Saved data entries
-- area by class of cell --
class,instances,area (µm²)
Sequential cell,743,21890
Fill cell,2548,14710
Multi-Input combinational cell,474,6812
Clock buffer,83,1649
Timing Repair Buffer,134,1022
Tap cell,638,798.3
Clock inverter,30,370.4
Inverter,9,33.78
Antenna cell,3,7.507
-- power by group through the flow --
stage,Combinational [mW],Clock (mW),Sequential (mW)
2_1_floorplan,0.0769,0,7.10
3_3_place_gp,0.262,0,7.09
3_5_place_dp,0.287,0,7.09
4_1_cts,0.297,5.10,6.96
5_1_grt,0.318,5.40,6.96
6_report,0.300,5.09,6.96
--- config.mk ---
export PLATFORM = sky130hd
export DESIGN_NAME = wb_result_arbiter
export DESIGN_NICKNAME = d
export VERILOG_FILES = /design/src/rtl/wb_result_arbiter.sv
export SDC_FILE = /design/constraint.sdc
export NUM_CORES = 1
export LEC_CHECK = 0
export ABC_AREA = 0
export BUFFER_PORTS_ARGS = -buffer_cell sky130_fd_sc_hd__buf_2
export CORE_MARGIN = 4
export CORE_UTILIZATION = 37
export DETAILED_ROUTE_END_ITERATION = 10
export MAX_ROUTING_LAYER = met4
export PLACE_DENSITY = 0.77
export SLEW_MARGIN = 10
export SYNTH_ARGS = -nofsm -noshare
export SYNTH_HDL_FRONTEND = slang
export SYNTH_SLANG_ARGS = --single-unit
export TNS_END_PERCENT = 30
--- constraint.sdc ---
create_clock -name clk -period 3.1 [get_ports clk]
set_clock_uncertainty 0.15 [all_clocks]
set_input_delay 0.31 -clock clk [delete_from_list [all_inputs] [get_ports clk]]
set_output_delay 0.31 -clock clk [all_outputs]
set_load 0.005 [all_outputs]
--- src/rtl/wb_result_arbiter.sv ---
// Round-robin writeback arbiter: one-hot grant gating, wide OR merge and a
// 1-entry registered output buffer feeding the register-file write port.

module large_fan_in_or #(
    parameter int WIDTH       = 32,
    parameter int OR_QUANTITY = 4
) (
    input  logic [WIDTH*OR_QUANTITY-1:0] data_in,
    output logic [WIDTH-1:0]             data_out
);
    always_comb begin
        data_out = '0;
        for (int i = 0; i < OR_QUANTITY; i++) begin
            data_out = data_out | data_in[i*WIDTH +: WIDTH];
        end
    end
endmodule

// One source's AND stage: non-granted units contribute zero to the merge.
module wb_src_gate #(
    parameter int WIDTH    = 32,
    parameter int RD_WIDTH = 5
) (
    input  logic                grant,
    input  logic [WIDTH-1:0]    data,
    input  logic [RD_WIDTH-1:0] rd,
    output logic [WIDTH-1:0]    data_gated,
    output logic [RD_WIDTH-1:0] rd_gated
);
    assign data_gated = data & {WIDTH{grant}};
    assign rd_gated   = rd & {RD_WIDTH{grant}};
endmodule

module wb_result_arbiter #(
    parameter int WIDTH        = 32,
    parameter int SRC_QUANTITY = 4,
    parameter int RD_WIDTH     = 5
) (
    input  logic                             clk,
    input  logic                             rst,
    input  logic [SRC_QUANTITY-1:0]          src_valid,
    output logic [SRC_QUANTITY-1:0]          src_ready,
    input  logic [WIDTH*SRC_QUANTITY-1:0]    src_data,
    input  logic [RD_WIDTH*SRC_QUANTITY-1:0] src_rd,
    output logic                             wb_valid,
    input  logic                             wb_ready,
    output logic [WIDTH-1:0]                 wb_data,
    output logic [RD_WIDTH-1:0]              wb_rd,
    output logic [SRC_QUANTITY-1:0]          wb_src
);
    localparam int PW = (SRC_QUANTITY > 1) ? $clog2(SRC_QUANTITY) : 1;

    logic [PW-1:0]                    ptr_q, ptr_d, nxt_ptr;
    logic                             wb_valid_q, wb_valid_d;
    logic [WIDTH-1:0]                 wb_data_q, wb_data_d;
    logic [RD_WIDTH-1:0]              wb_rd_q, wb_rd_d;
    logic [SRC_QUANTITY-1:0]          wb_src_q, wb_src_d;
    logic [SRC_QUANTITY-1:0]          grant;
    logic                             can_load, xfer;
    logic [WIDTH*SRC_QUANTITY-1:0]    data_gated;
    logic [RD_WIDTH*SRC_QUANTITY-1:0] rd_gated;
    logic [WIDTH-1:0]                 merged_data;
    logic [RD_WIDTH-1:0]              merged_rd;

    assign can_load = !wb_valid_q || wb_ready;

    // Scan from ptr with wrap; first valid unit wins.
    always_comb begin
        int   idx;
        logic found;
        idx     = 0;
        found   = 1'b0;
        grant   = '0;
        nxt_ptr = ptr_q;
        for (int k = 0; k < SRC_QUANTITY; k++) begin
            idx = int'(ptr_q) + k;
            if (idx >= SRC_QUANTITY) idx = idx - SRC_QUANTITY;
            if (can_load && !found && src_valid[idx]) begin
                found      = 1'b1;
                grant[idx] = 1'b1;
                nxt_ptr    = (idx + 1 == SRC_QUANTITY) ? '0 : PW'(idx + 1);
            end
        end
    end

    // A single source is a plain pipeline register: ready tracks buffer space.
    assign src_ready = (SRC_QUANTITY == 1) ? {SRC_QUANTITY{can_load}} : grant;
    assign xfer      = |(src_valid & src_ready);

    for (genvar i = 0; i < SRC_QUANTITY; i++) begin : g_gate
        wb_src_gate #(.WIDTH(WIDTH), .RD_WIDTH(RD_WIDTH)) u_gate (
            .grant      (grant[i]),
            .data       (src_data[i*WIDTH +: WIDTH]),
            .rd         (src_rd[i*RD_WIDTH +: RD_WIDTH]),
            .data_gated (data_gated[i*WIDTH +: WIDTH]),
            .rd_gated   (rd_gated[i*RD_WIDTH +: RD_WIDTH])
        );
    end

    large_fan_in_or #(.WIDTH(WIDTH), .OR_QUANTITY(SRC_QUANTITY)) u_or_data (
        .data_in  (data_gated),
        .data_out (merged_data)
    );

    large_fan_in_or #(.WIDTH(RD_WIDTH), .OR_QUANTITY(SRC_QUANTITY)) u_or_rd (
        .data_in  (rd_gated),
        .data_out (merged_rd)
    );

    always_comb begin
        ptr_d      = ptr_q;
        wb_valid_d = wb_valid_q;
        wb_data_d  = wb_data_q;
        wb_rd_d    = wb_rd_q;
        wb_src_d   = wb_src_q;
        if (xfer) begin
            ptr_d      = nxt_ptr;
            wb_valid_d = 1'b1;
            wb_data_d  = merged_data;
            wb_rd_d    = merged_rd;
            wb_src_d   = grant;
        end else if (wb_ready) begin
            wb_valid_d = 1'b0;
        end
    end

    always_ff @(posedge clk or posedge rst) begin
        if (rst) begin
            ptr_q      <= '0;
            wb_valid_q <= 1'b0;
            wb_data_q  <= '0;
            wb_rd_q    <= '0;
            wb_src_q   <= '0;
        end else begin
            ptr_q      <= ptr_d;
            wb_valid_q <= wb_valid_d;
            wb_data_q  <= wb_data_d;
            wb_rd_q    <= wb_rd_d;
            wb_src_q   <= wb_src_d;
        end
    end

    assign wb_valid = wb_valid_q;
    assign wb_data  = wb_data_q;
    assign wb_rd    = wb_rd_q;
    assign wb_src   = wb_src_q;
endmodule
**src/rtl/opb_register_simulink2ppc.sv**
```systemverilog
// OPB slave that publishes a fabric-side 32-bit value to the PowerPC. It holds a
// DATA/STATUS/CTRL register triplet with a capture counter and a freeze control.
module opb_register_simulink2ppc #(
  parameter logic [31:0] C_BASEADDR   = 32'h0000_0000,
  parameter logic [31:0] C_HIGHADDR   = 32'h0000_00FF,
  parameter int          C_OPB_AWIDTH = 32,
  parameter int          C_OPB_DWIDTH = 32,
  parameter              C_FAMILY     = "virtex5"
) (
  input  logic        OPB_Clk,
  input  logic        OPB_Rst,
  input  logic [0:31] OPB_ABus,
  input  logic [0:3]  OPB_BE,
  input  logic [0:31] OPB_DBus,
  input  logic        OPB_RNW,
  input  logic        OPB_select,
  input  logic        OPB_seqAddr,
  output logic [0:31] Sl_DBus,
  output logic        Sl_xferAck,
  output logic        Sl_errAck,
  output logic        Sl_retry,
  output logic        Sl_toutSup,
  input  logic [31:0] user_data_in,
  input  logic        user_data_valid
);

  localparam int unused_params = C_OPB_AWIDTH + C_OPB_DWIDTH + $bits(C_FAMILY);

  typedef enum logic [1:0] {IDLE, ACK, HOLD} state_t;

  state_t      state_q, state_d;
  logic [31:0] data_q, data_d;
  logic [15:0] count_q, count_d;
  logic        new_q, new_d;
  logic        freeze_q, freeze_d;
  logic [31:0] rdata_q, rdata_d;
  logic        ack_q, ack_d;

  // Window test via borrow bits, so the bounds never fold into constant compares.
  logic [32:0] below_base;
  logic [32:0] above_high;
  logic        hit;
  logic [5:0]  reg_sel;

  assign below_base = {1'b0, OPB_ABus} - {1'b0, C_BASEADDR};
  assign above_high = {1'b0, C_HIGHADDR} - {1'b0, OPB_ABus};
  assign hit        = OPB_select && !below_base[32] && !above_high[32];
  assign reg_sel    = OPB_ABus[24:29];

  always_comb begin
    state_d  = state_q;
    data_d   = data_q;
    count_d  = count_q;
    new_d    = new_q;
    freeze_d = freeze_q;
    rdata_d  = rdata_q;
    ack_d    = 1'b0;

    case (state_q)
      IDLE: begin
        if (hit) begin
          state_d = ACK;
          rdata_d = '0;
          if (OPB_RNW) begin
            case (reg_sel)
              6'd0: rdata_d = data_q;
              6'd1: begin
                rdata_d = {new_q, 15'd0, count_q};
                new_d   = 1'b0;
              end
              6'd2:    rdata_d = {31'd0, freeze_q};
              default: rdata_d = '0;
            endcase
          end else if (reg_sel == 6'd2 && OPB_BE[3]) begin
            freeze_d = OPB_DBus[31];
          end
        end
      end
      ACK: begin
        ack_d   = 1'b1;
        state_d = HOLD;
      end
      HOLD: begin
        if (!OPB_select) state_d = IDLE;
      end
      default: state_d = IDLE;
    endcase

    // Capture comes last so it overrides a same-cycle NEW clear; it sees the old FREEZE.
    if (user_data_valid && !freeze_q) begin
      data_d  = user_data_in;
      count_d = count_q + 16'd1;
      new_d   = 1'b1;
    end
  end

  always_ff @(posedge OPB_Clk or posedge OPB_Rst) begin
    if (OPB_Rst) begin
      state_q  <= IDLE;
      data_q   <= '0;
      count_q  <= '0;
      new_q    <= 1'b0;
      freeze_q <= 1'b0;
      rdata_q  <= '0;
      ack_q    <= 1'b0;
    end else begin
      state_q  <= state_d;
      data_q   <= data_d;
      count_q  <= count_d;
      new_q    <= new_d;
      freeze_q <= freeze_d;
      rdata_q  <= rdata_d;
      ack_q    <= ack_d;
    end
  end

  assign Sl_xferAck = ack_q;
  assign Sl_DBus    = ack_q ? rdata_q : 32'd0;
  assign Sl_errAck  = 1'b0;
  assign Sl_retry   = 1'b0;
  assign Sl_toutSup = 1'b0;

  logic unused_ok;
  assign unused_ok = &{1'b0, OPB_seqAddr, OPB_BE[0:2], OPB_DBus[0:30],
                       below_base[31:0], above_high[31:0]};

endmodule

```
## config.mk

```make
export PLATFORM = sky130hd
export DESIGN_NAME = hex_mem_arbiter
export DESIGN_NICKNAME = d
export VERILOG_FILES = /design/src/rtl/hex_mem_arbiter.sv
export SDC_FILE = /design/constraint.sdc
export NUM_CORES = 1
export LEC_CHECK = 0
export CAP_MARGIN = 5
export CORE_AREA = 3 3 207 209
export DETAILED_ROUTE_END_ITERATION = 10
export DIE_AREA = 0 0 210 212
export PLACE_DENSITY_LB_ADDON = 0.05
export SYNTH_ARGS = -nofsm -noshare
export SYNTH_HDL_FRONTEND = slang
export SYNTH_SLANG_ARGS = --single-unit
export TNS_END_PERCENT = 20
```

## constraint.sdc

```tcl
create_clock -name clk -period 2.4 [get_ports clk]
set_input_delay 0.72 -clock clk [delete_from_list [all_inputs] [get_ports clk]]
set_output_delay 0.72 -clock clk [all_outputs]
set_load 0.02 [all_outputs]
```

## src/rtl/hex_mem_arbiter.sv

```systemverilog
// Round-robin arbiter that funnels NUM_REQ event-writer requesters into one host memory write port.
// Each grant allows up to BURST_MAX beats. A frame counter counts completed host beats.
module hex_mem_arbiter #(
  parameter int NUM_REQ   = 4,
  parameter int BURST_MAX = 8
) (
  input  logic                     clk,
  input  logic                     reset,
  input  logic                     frame_start,
  input  logic [NUM_REQ-1:0]       req_valid,
  output logic [NUM_REQ-1:0]       req_ready,
  input  logic [NUM_REQ-1:0][31:0] req_addr,
  input  logic [NUM_REQ-1:0][63:0] req_data,
  output logic [31:0]              mem_addr,
  output logic [63:0]              mem_data,
  output logic                     mem_we,
  input  logic                     mem_ready,
  output logic [2:0]               grant_id,
  output logic                     busy,
  output logic [31:0]              frame_beats
);

  localparam int IDX_W = (NUM_REQ > 1) ? $clog2(NUM_REQ) : 1;

  typedef enum logic {IDLE, GRANT} state_t;

  state_t           state, state_next;
  logic [IDX_W-1:0] owner, owner_next;
  logic [IDX_W-1:0] last_grant, last_next;
  logic [IDX_W-1:0] winner, cand;
  logic [7:0]       burst_cnt, burst_next;
  logic             found, accept, grant_end, mem_done;

  assign mem_done = mem_we && mem_ready;
  assign grant_id = 3'(owner);
  assign busy     = (state == GRANT) || mem_we;

  // Search starts one past the previous owner so every requester gets a turn.
  always_comb begin
    winner = last_grant;
    cand   = '0;
    found  = 1'b0;
    for (int i = 1; i <= NUM_REQ; i++) begin
      cand = IDX_W'((int'(last_grant) + i) % NUM_REQ);
      if (!found && req_valid[cand]) begin
        winner = cand;
        found  = 1'b1;
      end
    end
  end

  always_comb begin
    state_next = state;
    owner_next = owner;
    last_next  = last_grant;
    burst_next = burst_cnt;
    req_ready  = '0;
    accept     = 1'b0;
    grant_end  = 1'b0;
    case (state)
      IDLE: begin
        if (|req_valid) begin
          owner_next = winner;
          state_next = GRANT;
        end
      end
      GRANT: begin
        req_ready[owner] = !mem_we || mem_ready;
        accept = req_valid[owner] && req_ready[owner];
        if (accept) begin
          burst_next = burst_cnt + 8'd1;
        end
        // The output beat register drains on its own after the grant is released.
        grant_end = !req_valid[owner] ||
                    (accept && (burst_cnt == 8'(BURST_MAX - 1)));
        if (grant_end) begin
          state_next = IDLE;
          last_next  = owner;
          burst_next = 8'd0;
        end
      end
      default: state_next = IDLE;
    endcase
  end

  always_ff @(posedge clk) begin
    if (reset) begin
      state      <= IDLE;
      owner      <= '0;
      last_grant <= IDX_W'(NUM_REQ - 1);
      burst_cnt  <= 8'd0;
    end else begin
      state      <= state_next;
      owner      <= owner_next;
      last_grant <= last_next;
      burst_cnt  <= burst_next;
    end
  end

  always_ff @(posedge clk) begin
    if (reset) begin
      mem_we      <= 1'b0;
      mem_addr    <= 32'd0;
      mem_data    <= 64'd0;
      frame_beats <= 32'd0;
    end else begin
      if (accept) begin
        mem_addr <= req_addr[owner];
        mem_data <= req_data[owner];
        mem_we   <= 1'b1;
      end else if (mem_done) begin
        mem_we <= 1'b0;
      end
      if (frame_start) begin
        frame_beats <= mem_done ? 32'd1 : 32'd0;
      end else if (mem_done) begin
        frame_beats <= frame_beats + 32'd1;
      end
    end
  end

endmodule

```

==> flow_metrics.py, run 1 <==
metrics = {
    "outcome": {
        "status": "completed",
    },
    "logic_synthesis": {
        "synth-edff-count": 0,
        "synth_area_leader_cell": "dfxtp_1",
        "synth-main-ff-cell": "dfxtp_1",
        "yosys_warnings": 0,
        "synth_top_area_share": 0.360,
        "async_reset_ff_frac": 0,
        "syn_inst": 821,
        "syn-cell-area_mm2": 0.00790,
        "avgSynthCellArea_um2": 9.63,
        "ys_types": 45,
        "yosys-top-cells-area": "dfxtp_1, mux4_2, nand2_1",
        "yosysSeqAreaShare": 0.360,
        "ys_seq_elements": 142,
        "syn_nets": 1215,
    },
    "worst_setup_path": {
        "ff2ff_setup_slack_ns": 0.40,
        "critPathTopFamily": "buffers and inverters",
        "critical_path_arrival_ns": 1.60,
        "required_ns": 1.68,
        "startpoint_type": "flop",
        "crit_chain": "clkdlybuf4s50_1",
        "critPathBufInv": 1,
        "path_max_fanout": 11,
        "critPathKind": "reg -> out",
        "cpMaxStageDelayCell": "clkdlybuf4s50_1",
        "cpPeakStageDelay_ns": 0.70,
        "crit_path_end_kind": "output port",
    },
    "placed_design": {
        "numPortBuffers": 527,
        "placed_area_mm2": 0.0140,
        "place.gp.congestion": 0.772,
        "placed_cells": 1857,
        "hpwlAfterDp_um": 34400,
    },
    "route": {
        "vias": 8395,
        "finalWirelength_um": 42100,
        "avgRoutedWirePerCell_um": 22.2,
        "drt_first_pass_iters": 4,
        "drc_errors": 0,
        "ant_nets": 0,
        "viasPerCell": 4.43,
        "drt-initial-drc-count": 307,
    },
    "layout": {
        "final_cell_mix": "clkdlybuf4s50_1, nand2_1, dfxtp_1",
        "layout.cells.non_filler": 1893,
        "fin_area_mm2": 0.0147,
        "nNetsFinal": 1739,
        "mostFrequentLayoutCell": "clkdlybuf4s50_1",
        "layout-drive-gt1-share": 0.143,
        "fill_cells": 4208,
        "syn_to_final_growth_pct": 85.5,
    },
    "timing": {
        "setup_violations": 0,
        "fin_crit_sh": 0.967,
        "slew_headroom": 0.560,
        "tightest_slew_ns": 0.660,
        "hold_viol": 0,
        "grt_setup_unrepaired": "false",
        "final.setup_skew_ns": 0.00845,
        "fmax_mhz": 431,
        "finalCriticalPeriod_ns": 2.32,
        "drv_slew": 0,
    },
    "floorplanning": {
        "ios": 529,
        "dieArea_mm2": 0.0445,
        "initial_core_util": 0.193,
        "rows": 74,
        "coreArea_mm2": 0.0410,
        "die_w_um": 210,
        "die_h_um": 212,
    },
    "hold_path": {
        "min_path_type": "reg -> reg",
    },
    "clock_network": {
        "root_buffer": "clkbuf_16",
        "cts_hold_buf": 0,
        "cts_tree": "built",
        "cts_sinks": 142,
        "clkSlewWorstSetupHoldPaths_ns": 0.06,
        "clock_path_buffers": 2,
        "cts_buffers": 17,
        "htree_levels": 4,
        "clock_latency_ns": 0.43,
    },
    "grt": {
        "gr-usage-met2": 0.337,
        "grt_antenna_before_repair": 5,
        "grt_pass1_wl_um": 60100,
        "grt_use_met1": 0.205,
        "grtUsageMet3": 0.0745,
        "grt_max_degree": 78,
        "grt_util_all_layers": 0.184,
        "grt_pass1_vias": 8951,
        "grt_remaining_overflow": 0,
        "grt_busiest_layer": "met2",
    },
    "flow_run": {
        "maxCapViolCount": 0,
    },
    "power_and_ir_drop": {
        "power-per-cell-area_mw_per_mm2": 541,
        "p_leak_nw": 4.88,
        "power.total_w": 0.00793,
        "ir_drop_v": 0.000379,
    },
}
[cells by family after synthesis]
logic type | share of synthesized area
simple gates | 0.186
compound gates | 0.112
flops | 0.360
mux | 0.280
buf+inv | 0.0415
xor+xnor | 0.0166
fa+ha+maj | 0.00317
other cells | 0.000475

• How to complete this task:
Using the entries above, copy out all lines that contain the string "robin".

• Solution for this task:
// Round-robin writeback arbiter: one-hot grant gating, wide OR merge and a
// Round-robin arbiter that funnels NUM_REQ event-writer requesters into one host memory write port.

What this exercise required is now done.